王瑾则是立于原地,长揖相送,目送二人于县衙门前上马,往城门方向驰去。
——
辽西郡阳乐县官舍。
前日到达的赵安正坐在舍内,等着新任太守赵苞的召见,自那日召见张氏族人之后,已是过了七日,因辽西郡内流民早已被肥如县接纳,路途当中又无郡县需沿途拜访,短短四日便到了柳城。到了柳城之后,王粟便带着县内贸易文书与三十匹柞丝绸丶三百匹麻布丶二十石盐转道去往乌桓丘力居所部,赵安则是马不停蹄,带着县令仪仗在第五日到达了郡治所在阳乐县。

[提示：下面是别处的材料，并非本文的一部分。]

<file path="config.mk">
export PLATFORM = sky130hd
export DESIGN_NAME = instr_fetch_unit
export DESIGN_NICKNAME = d
export VERILOG_FILES = /design/src/rtl/instr_fetch_unit.sv
export SDC_FILE = /design/constraint.sdc
export NUM_CORES = 1
export LEC_CHECK = 0
export BUFFER_PORTS_ARGS = -buffer_cell sky130_fd_sc_hd__buf_2
export CAP_MARGIN = 20
export CELL_PAD_IN_SITES_DETAIL_PLACEMENT = 0
export CELL_PAD_IN_SITES_GLOBAL_PLACEMENT = 1
export CORE_MARGIN = 10
export CORE_UTILIZATION = 38
export CTS_BUF_LIST = sky130_fd_sc_hd__clkbuf_8 sky130_fd_sc_hd__clkbuf_16
export DETAILED_ROUTE_END_ITERATION = 8
export PLACE_DENSITY = 0.93
export SYNTH_ARGS = -nofsm -noshare
export SYNTH_HDL_FRONTEND = slang
export SYNTH_SLANG_ARGS = --single-unit
</file>
<file path="constraint.sdc">
create_clock -name clk -period 5.08 [get_ports clk]
set_input_delay 1.016 -clock clk [delete_from_list [all_inputs] [get_ports clk]]
set_output_delay 1.016 -clock clk [all_outputs]
set_load 0.01 [all_outputs]
</file>
==> config.mk <==
export PLATFORM = sky130hd
export DESIGN_NAME = seg_scan_ctrl
export DESIGN_NICKNAME = d
export VERILOG_FILES = /design/src/rtl/seg_scan_ctrl.sv
export SDC_FILE = /design/constraint.sdc
export NUM_CORES = 1
export LEC_CHECK = 0
export ABC_CLOCK_PERIOD_IN_PS = 5750
export CAP_MARGIN = 0
export CORE_MARGIN = 4
export CORE_UTILIZATION = 55
export DETAILED_ROUTE_END_ITERATION = 8
export PLACE_DENSITY = 0.82
export RECOVER_POWER = 50
export SLEW_MARGIN = 10
export SYNTH_ARGS = -nofsm -noshare
export SYNTH_HDL_FRONTEND = slang
export SYNTH_SLANG_ARGS = --single-unit
==> constraint.sdc <==
create_clock -name CLK -period 5.75 [get_ports CLK]
set_input_delay 1.725 -clock CLK [delete_from_list [all_inputs] [get_ports CLK]]
set_output_delay 1.725 -clock CLK [all_outputs]
set_load 0.05 [all_outputs]
==> src/rtl/seg_scan_ctrl.sv <==
// seg_scan_ctrl: four-digit common-anode seven-segment scan scheduler with per-slot
// blanking and frame-boundary data loading through a valid/ack handshake.
module seg_scan_ctrl #(
    parameter int SLOT_CYCLES  = 100000,
    parameter int BLANK_CYCLES = 1000,
    parameter int CNT_W        = 17
) (
    input  logic        CLK,
    input  logic        Reset,
    input  logic        en,
    input  logic [15:0] data_in,
    input  logic [3:0]  dp_in,
    input  logic        data_valid,
    output logic        data_ack,
    output logic [3:0]  AN,
    output logic [7:0]  SEG,
    output logic        frame_done
);
    typedef enum logic {IDLE, SCAN} state_t;

    localparam logic [CNT_W-1:0] LAST  = CNT_W'(SLOT_CYCLES - 1);
    localparam logic [CNT_W-1:0] BLANK = CNT_W'(BLANK_CYCLES);

    state_t           r_state;
    logic [1:0]       r_digit;
    logic [CNT_W-1:0] r_cnt;
    logic [15:0]      r_shadow;
    logic [3:0]       r_dp;
    logic             r_ack;
    logic             r_frame;

    logic             w_slot_end;
    logic             w_drive;
    logic [3:0]       w_nib;
    logic [6:0]       w_hex;

    function automatic logic [6:0] hex7(input logic [3:0] n);
        case (n)
            4'h0: hex7 = 7'h40;
            4'h1: hex7 = 7'h79;
            4'h2: hex7 = 7'h24;
            4'h3: hex7 = 7'h30;
            4'h4: hex7 = 7'h19;
            4'h5: hex7 = 7'h12;
            4'h6: hex7 = 7'h02;
            4'h7: hex7 = 7'h78;
            4'h8: hex7 = 7'h00;
            4'h9: hex7 = 7'h10;
            4'hA: hex7 = 7'h08;
            4'hB: hex7 = 7'h03;
            4'hC: hex7 = 7'h46;
            4'hD: hex7 = 7'h21;
            4'hE: hex7 = 7'h06;
            default: hex7 = 7'h0E;
        endcase
    endfunction

    assign w_slot_end = r_cnt == LAST;

    always_ff @(posedge CLK) begin
        if (Reset) begin
            r_state  <= IDLE;
            r_digit  <= 2'd0;
            r_cnt    <= '0;
            r_shadow <= 16'h0000;
            r_dp     <= 4'h0;
            r_ack    <= 1'b0;
            r_frame  <= 1'b0;
        end else begin
            r_ack   <= 1'b0;
            r_frame <= 1'b0;
            if (r_state == IDLE) begin
                // IDLE accepts every cycle; a request held past its ack is captured again
                if (data_valid) begin
                    r_shadow <= data_in;
                    r_dp     <= dp_in;
                    r_ack    <= 1'b1;
                end
                r_state <= en ? SCAN : IDLE;
                r_digit <= 2'd0;
                r_cnt   <= '0;
            end else if (!en) begin
                r_state <= IDLE;
                r_digit <= 2'd0;
                r_cnt   <= '0;
            end else if (w_slot_end) begin
                r_cnt   <= '0;
                r_digit <= r_digit + 2'd1;
                if (r_digit == 2'd3) begin
                    r_frame <= 1'b1;
                    if (data_valid) begin
                        r_shadow <= data_in;
                        r_dp     <= dp_in;
                        r_ack    <= 1'b1;
                    end
                end
            end else begin
                r_cnt <= r_cnt + 1'b1;
            end
        end
    end

    always_comb begin
        w_drive = (r_state == SCAN) && (r_cnt >= BLANK);
        w_nib   = r_shadow[{r_digit, 2'b00} +: 4];
        w_hex   = hex7(w_nib);
        AN      = w_drive ? ~(4'b0001 << r_digit) : 4'b1111;
        SEG     = w_drive ? {~r_dp[r_digit], w_hex} : 8'hFF;
    end

    assign data_ack   = r_ack;
    assign frame_done = r_frame;
endmodule
==> results.md <==
* Slew margin rel. at -61.7%
* Clk_skew at around 0.006 ns
* Sequential-to-total area share from yosys stat at 37.8%
* Initial Util at 58.6%
* Outcome: complete, but fails checks
* Final Util at around 70%
* Die H at 71.6 µm
* Yosys reg bits at 42
* Main combinational cell family by area after synthesis: simple AND/OR/NAND/NOR gates
* Post-synthesis compound-gate area fraction at 6.18%
* Starting DRT DRC Count at between 100 and 150
* Initial DRT Pass Iterations at 4
* Wirelength per Cell at 14.4 µm
* RD Place Congestion at 0.851
* Drt drc at 0
* I/O Pins at 38
* Crit-path cells: mux2_2 -> mux2i_1 -> mux2_2 -> nor2_1 -> o21ai_0 -> clkdlybuf4s50_1
* Max-slew violations at 22
* Power Total at 554 µW
* Leak at 0.00102 µW
* Filler instances at 300
* Sink Count at between 40 and 50
* Worst-path clk slew at approximately 0.080 ns
* Placeable Area at 0.00380 mm²
* Syn nets at 274
* Hpwl dp at 3420 µm
* Maximum ir drop on the vdd rail at 0.175 mV
* Clk_lat worst skew at 0.30 ns
* Simple-Gate Fraction of Synth Area at between 10% and 20%
* Synth Cell Area at 0.00223 mm²
* Hold buffers post-CTS at 0
* Final Hold Vio Count at 0
* GR Overflow Total at 0
* Fin crit share at between 80 and 90%
* Switching Share at around 24%
* Clk root buf: clkbuf_8
* H-tree depth at 2
* Placed insts at 314
* Synth warn at 0
* Antenna violations before repair at 0
* Layout cells sized above 1 at 6.59%
* Vias in the first global route at 1739
* Largest net degree at the start of global routing at 23
* Die Area at a little over 0.005 mm²
* Nets at 309
* # Max-Cap Violations at 1
* Cts repair resizes at 0
* Most common cell on crit path: mux2_2
* Sequential Power Share at between 50% and 60%
* Final Critical Period at just over 5 ns
* CP max-delay cell: clkdlybuf4s50_1
* CP Capture Type: primary output
* Syn Inst Count at 238
* Endpoints failing setup at 0
* Critical path class: reg -> out
* CP Launch Type: flop
* IO buf count at 37
* Number of CTS-inserted buffers at 5
* Row count at 22
* Synth unique cells at 39
* Antenna diodes at 0
* GRT Total Usage at 18.9%
* WL final at approximately 4600 µm
* Pwr Density at 207 mW/mm²
* DP Area at 0.00261 mm²
* CP max stage delay at 0.83 ns
* XOR/XNOR Fraction of Synth Area at under 10%
* Clock power frac at 32.8%
* Crit Path Max Fanout at 12
* Die width at between 70 and 80 µm
* Failing checks: max-capacitance violations, max-slew violations
* Worst EP arrival at 3.32 ns
* Min-delay worst type: reg -> reg
* RSZ-0062 raised after global routing: no
* Sw Pwr at 135 µW
* Via count at about 1.8k
* Final TNS setup at 0 ns
* Power Internal at 419 µW
* Fmax at 198 MHz
* Mux contribution to synthesized area at 17.3%
* First-pass GRT wire length at 7820 µm
* Vias per std cell at 5.52
* Req. time, crit path at 4.03 ns
* Fin area at around 0.0027 mm²
* CTS tree: yes
* Antenna Nets Post-Route at 0
* Clock Tree Buf Depth at 2
* P&R area growth vs syn at 20.2%
* Final non-filler cell total at approximately 320
* Adder-cell share of the synthesized area at 6.74%
* Worst Tran Pin Value at about 2.4 ns
* Gate power share at 11.8%
* Post-CTS Setup Inserts at 0
* Mean area per synthesized cell at about 9.4 µm²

如今呈上拜帖之后在官舍内等候,因新任太守对宦官出身之人的厌恶,赵安也不敢随意上街走动,以免惹出事端,让其更加厌恶,只得在舍内看书度日。
午时,赵安正一口砖茶一口胡饼地吃着,正待咬下一口,院中便传来脚步声与问答声。旋即一名身着青色吏服丶头戴介帻的年轻文吏出现在房门处,来人打量了一眼赵安,短暂落在其案上的胡饼便收回,拱手一礼,姿态端正却并无多少暖意。